Extracted entries:
`src/rtl/collision_scheduler_if.sv`:
```
// collision_scheduler_if
//   Groups the frame-check request, positions and results of
//   collision_scheduler into one bundle.
//   master : requester side (drives start/positions, reads results)
//   slave  : the scheduler itself
//   Signals:
//     start          frame check request (pulse or level)
//     p_x, p_y       pacman position, unsigned pixels
//     m_x_all/m_y_all ghost positions, ghost i in bits [9i+8:9i]
//     m_active       bit i set = ghost i participates
//     busy           check in progress
//     done           one-cycle pulse when results update
//     hit            per-ghost collision flags of the last completed check
//     any_hit        OR of hit
//     first_hit_idx  lowest index with hit set, 0 when none
interface collision_scheduler_if #(
    parameter int unsigned NUM_GHOSTS = 4
);
    localparam int unsigned IDX_W = $clog2(NUM_GHOSTS);

    logic                      start;
    logic [8:0]                p_x;
    logic [8:0]                p_y;
    logic [9*NUM_GHOSTS-1:0]   m_x_all;
    logic [9*NUM_GHOSTS-1:0]   m_y_all;
    logic [NUM_GHOSTS-1:0]     m_active;
    logic                      busy;
    logic                      done;
    logic [NUM_GHOSTS-1:0]     hit;
    logic                      any_hit;
    logic [IDX_W-1:0]          first_hit_idx;

    modport master (
        output start, p_x, p_y, m_x_all, m_y_all, m_active,
        input  busy, done, hit, any_hit, first_hit_idx
    );

    modport slave (
        input  start, p_x, p_y, m_x_all, m_y_all, m_active,
        output busy, done, hit, any_hit, first_hit_idx
    );
endinterface

```
`src/rtl/collision_scheduler.sv`:
```
// collision_scheduler
//   Checks pacman against NUM_GHOSTS ghosts per frame by time-multiplexing
//   one 2-stage squared-distance pipeline, one ghost issued per cycle.
//   A check accepted at edge T0 snapshots all inputs, issues ghost i at
//   T0+1+i, and publishes hit/any_hit/first_hit_idx with a one-cycle done
//   pulse at T0+NUM_GHOSTS+3. Inactive ghosts still use their slot.
//   Ports:
//     clk    system clock, rising edge
//     rst_n  asynchronous active-low reset
//     bus    collision_scheduler_if.slave (request, positions, results)
module collision_scheduler #(
    parameter int unsigned NUM_GHOSTS = 4,
    parameter int unsigned RADIUS_SQ  = 144
) (
    input  logic                  clk,
    input  logic                  rst_n,
    collision_scheduler_if.slave  bus
);
    localparam int unsigned IDX_W = $clog2(NUM_GHOSTS);
    localparam logic [IDX_W-1:0] LAST_IDX = IDX_W'(NUM_GHOSTS - 1);

    typedef enum logic [1:0] {
        IDLE,
        ISSUE,
        DRAIN,
        DONE
    } state_e;

    state_e                  state_q, state_d;
    logic [IDX_W-1:0]        cnt_q, cnt_d;
    logic                    accept;
    logic                    issue;
    logic                    retire_last;

    // Input snapshot taken on the accepting edge
    logic [8:0]              snap_px_q, snap_py_q;
    logic [9*NUM_GHOSTS-1:0] snap_mx_q, snap_my_q;
    logic [NUM_GHOSTS-1:0]   snap_act_q;

    // Stage 1: absolute coordinate differences
    logic signed [9:0]       dx, dy;
    logic [8:0]              adx, ady;
    logic                    s1_vld_q;
    logic [IDX_W-1:0]        s1_idx_q;
    logic                    s1_act_q;
    logic [8:0]              s1_adx_q, s1_ady_q;

    // Stage 2: squared distance
    logic [18:0]             sum_d;
    logic                    s2_vld_q;
    logic [IDX_W-1:0]        s2_idx_q;
    logic                    s2_act_q;
    logic [18:0]             s2_sum_q;
    logic                    s2_hit;

    // Shadow accumulator and published results
    logic [NUM_GHOSTS-1:0]   shadow_q;
    logic [IDX_W-1:0]        first_d;
    logic                    found;
    logic                    busy_q, done_q, any_hit_q;
    logic [NUM_GHOSTS-1:0]   hit_q;
    logic [IDX_W-1:0]        first_q;

    // ------------------------------------------------------------------
    // FSM
    // ------------------------------------------------------------------
    always_ff @(posedge clk or negedge rst_n) begin
        if (!rst_n) begin
            state_q <= IDLE;
            cnt_q   <= '0;
        end else begin
            state_q <= state_d;
            cnt_q   <= cnt_d;
        end
    end

    assign retire_last = s2_vld_q && (s2_idx_q == LAST_IDX);

    always_comb begin
        state_d = state_q;
        cnt_d   = cnt_q;
        accept  = 1'b0;
        issue   = 1'b0;
        unique case (state_q)
            IDLE: begin
                if (bus.start) begin
                    accept  = 1'b1;
                    cnt_d   = '0;
                    state_d = ISSUE;
                end
            end
            ISSUE: begin
                issue = 1'b1;
                cnt_d = cnt_q + 1'b1;
                if (cnt_q == LAST_IDX) begin
                    state_d = DRAIN;
                end
            end
            DRAIN: begin
                if (retire_last) begin
                    state_d = DONE;
                end
            end
            DONE: begin
                state_d = IDLE;
            end
            default: begin
                state_d = IDLE;
            end
        endcase
    end

    // ------------------------------------------------------------------
    // Snapshot
    // ------------------------------------------------------------------
    always_ff @(posedge clk or negedge rst_n) begin
        if (!rst_n) begin
            snap_px_q  <= '0;
            snap_py_q  <= '0;
            snap_mx_q  <= '0;
            snap_my_q  <= '0;
            snap_act_q <= '0;
        end else if (accept) begin
            snap_px_q  <= bus.p_x;
            snap_py_q  <= bus.p_y;
            snap_mx_q  <= bus.m_x_all;
            snap_my_q  <= bus.m_y_all;
            snap_act_q <= bus.m_active;
        end
    end

    // ------------------------------------------------------------------
    // Distance pipeline
    // ------------------------------------------------------------------
    always_comb begin
        // Zero-extended to 10 bits so the difference never wraps
        dx  = $signed({1'b0, snap_px_q}) - $signed({1'b0, snap_mx_q[9*32'(cnt_q) +: 9]});
        dy  = $signed({1'b0, snap_py_q}) - $signed({1'b0, snap_my_q[9*32'(cnt_q) +: 9]});
        adx = dx[9] ? 9'(-dx) : dx[8:0];
        ady = dy[9] ? 9'(-dy) : dy[8:0];
    end

    // 511^2 * 2 fits in 19 bits, so no truncation
    assign sum_d  = 19'(s1_adx_q) * 19'(s1_adx_q) + 19'(s1_ady_q) * 19'(s1_ady_q);
    assign s2_hit = s2_vld_q && s2_act_q && (s2_sum_q < 19'(RADIUS_SQ));

    always_ff @(posedge clk or negedge rst_n) begin
        if (!rst_n) begin
            s1_vld_q <= 1'b0;
            s1_idx_q <= '0;
            s1_act_q <= 1'b0;
            s1_adx_q <= '0;
            s1_ady_q <= '0;
            s2_vld_q <= 1'b0;
            s2_idx_q <= '0;
            s2_act_q <= 1'b0;
            s2_sum_q <= '0;
        end else begin
            s1_vld_q <= issue;
            if (issue) begin
                s1_idx_q <= cnt_q;
                s1_act_q <= snap_act_q[cnt_q];
                s1_adx_q <= adx;
                s1_ady_q <= ady;
            end
            s2_vld_q <= s1_vld_q;
            if (s1_vld_q) begin
                s2_idx_q <= s1_idx_q;
                s2_act_q <= s1_act_q;
                s2_sum_q <= sum_d;
            end
        end
    end

    // ------------------------------------------------------------------
    // Shadow accumulation and result publication
    // ------------------------------------------------------------------
    always_ff @(posedge clk or negedge rst_n) begin
        if (!rst_n) begin
            shadow_q <= '0;
        end else if (accept) begin
            shadow_q <= '0;
        end else if (s2_hit) begin
            shadow_q[s2_idx_q] <= 1'b1;
        end
    end

    always_comb begin
        first_d = '0;
        found   = 1'b0;
        for (int unsigned i = 0; i < NUM_GHOSTS; i++) begin
            if (shadow_q[i] && !found) begin
                first_d = IDX_W'(i);
                found   = 1'b1;
            end
        end
    end

    always_ff @(posedge clk or negedge rst_n) begin
        if (!rst_n) begin
            busy_q    <= 1'b0;
            done_q    <= 1'b0;
            hit_q     <= '0;
            any_hit_q <= 1'b0;
            first_q   <= '0;
        end else begin
            // busy trails the state by one edge so it rises at T0+1
            busy_q <= (state_q == ISSUE) || (state_q == DRAIN);
            done_q <= (state_q == DONE);
            if (state_q == DONE) begin
                hit_q     <= shadow_q;
                any_hit_q <= |shadow_q;
                first_q   <= first_d;
            end
        end
    end

    assign bus.busy          = busy_q;
    assign bus.done          = done_q;
    assign bus.hit           = hit_q;
    assign bus.any_hit       = any_hit_q;
    assign bus.first_hit_idx = first_q;

endmodule

```
`src/flat_wrapper.sv`:
```
// flat-port wrapper written by rule: the top's interface ports become plain ports
module collision_scheduler_flat 
#(
    parameter int unsigned NUM_GHOSTS = 4,
    parameter int unsigned RADIUS_SQ  = 144
)
  (clk, rst_n, bus_start, bus_p_x, bus_p_y, bus_m_x_all, bus_m_y_all, bus_m_active, bus_busy, bus_done, bus_hit, bus_any_hit, bus_first_hit_idx);
  collision_scheduler_if #(.NUM_GHOSTS(NUM_GHOSTS)) bus_i ();
  input  logic clk;
  input  logic rst_n;
  input wire logic [$bits(bus_i.start)-1:0] bus_start;
  input wire logic [$bits(bus_i.p_x)-1:0] bus_p_x;
  input wire logic [$bits(bus_i.p_y)-1:0] bus_p_y;
  input wire logic [$bits(bus_i.m_x_all)-1:0] bus_m_x_all;
  input wire logic [$bits(bus_i.m_y_all)-1:0] bus_m_y_all;
  input wire logic [$bits(bus_i.m_active)-1:0] bus_m_active;
  output wire logic [$bits(bus_i.busy)-1:0] bus_busy;
  output wire logic [$bits(bus_i.done)-1:0] bus_done;
  output wire logic [$bits(bus_i.hit)-1:0] bus_hit;
  output wire logic [$bits(bus_i.any_hit)-1:0] bus_any_hit;
  output wire logic [$bits(bus_i.first_hit_idx)-1:0] bus_first_hit_idx;
  assign bus_i.start = bus_start;
  assign bus_i.p_x = bus_p_x;
  assign bus_i.p_y = bus_p_y;
  assign bus_i.m_x_all = bus_m_x_all;
  assign bus_i.m_y_all = bus_m_y_all;
  assign bus_i.m_active = bus_m_active;
  assign bus_busy = bus_i.busy;
  assign bus_done = bus_i.done;
  assign bus_hit = bus_i.hit;
  assign bus_any_hit = bus_i.any_hit;
  assign bus_first_hit_idx = bus_i.first_hit_idx;
  collision_scheduler #(.NUM_GHOSTS(NUM_GHOSTS), .RADIUS_SQ(RADIUS_SQ)) u_core (.clk(clk), .rst_n(rst_n), .bus(bus_i));
endmodule
```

Assigned task: Please find, in the entries above, every line where "slave" occurs, and copy it.

Written response:
//   slave  : the scheduler itself
    modport slave (
//     bus    collision_scheduler_if.slave (request, positions, results)
    collision_scheduler_if.slave  bus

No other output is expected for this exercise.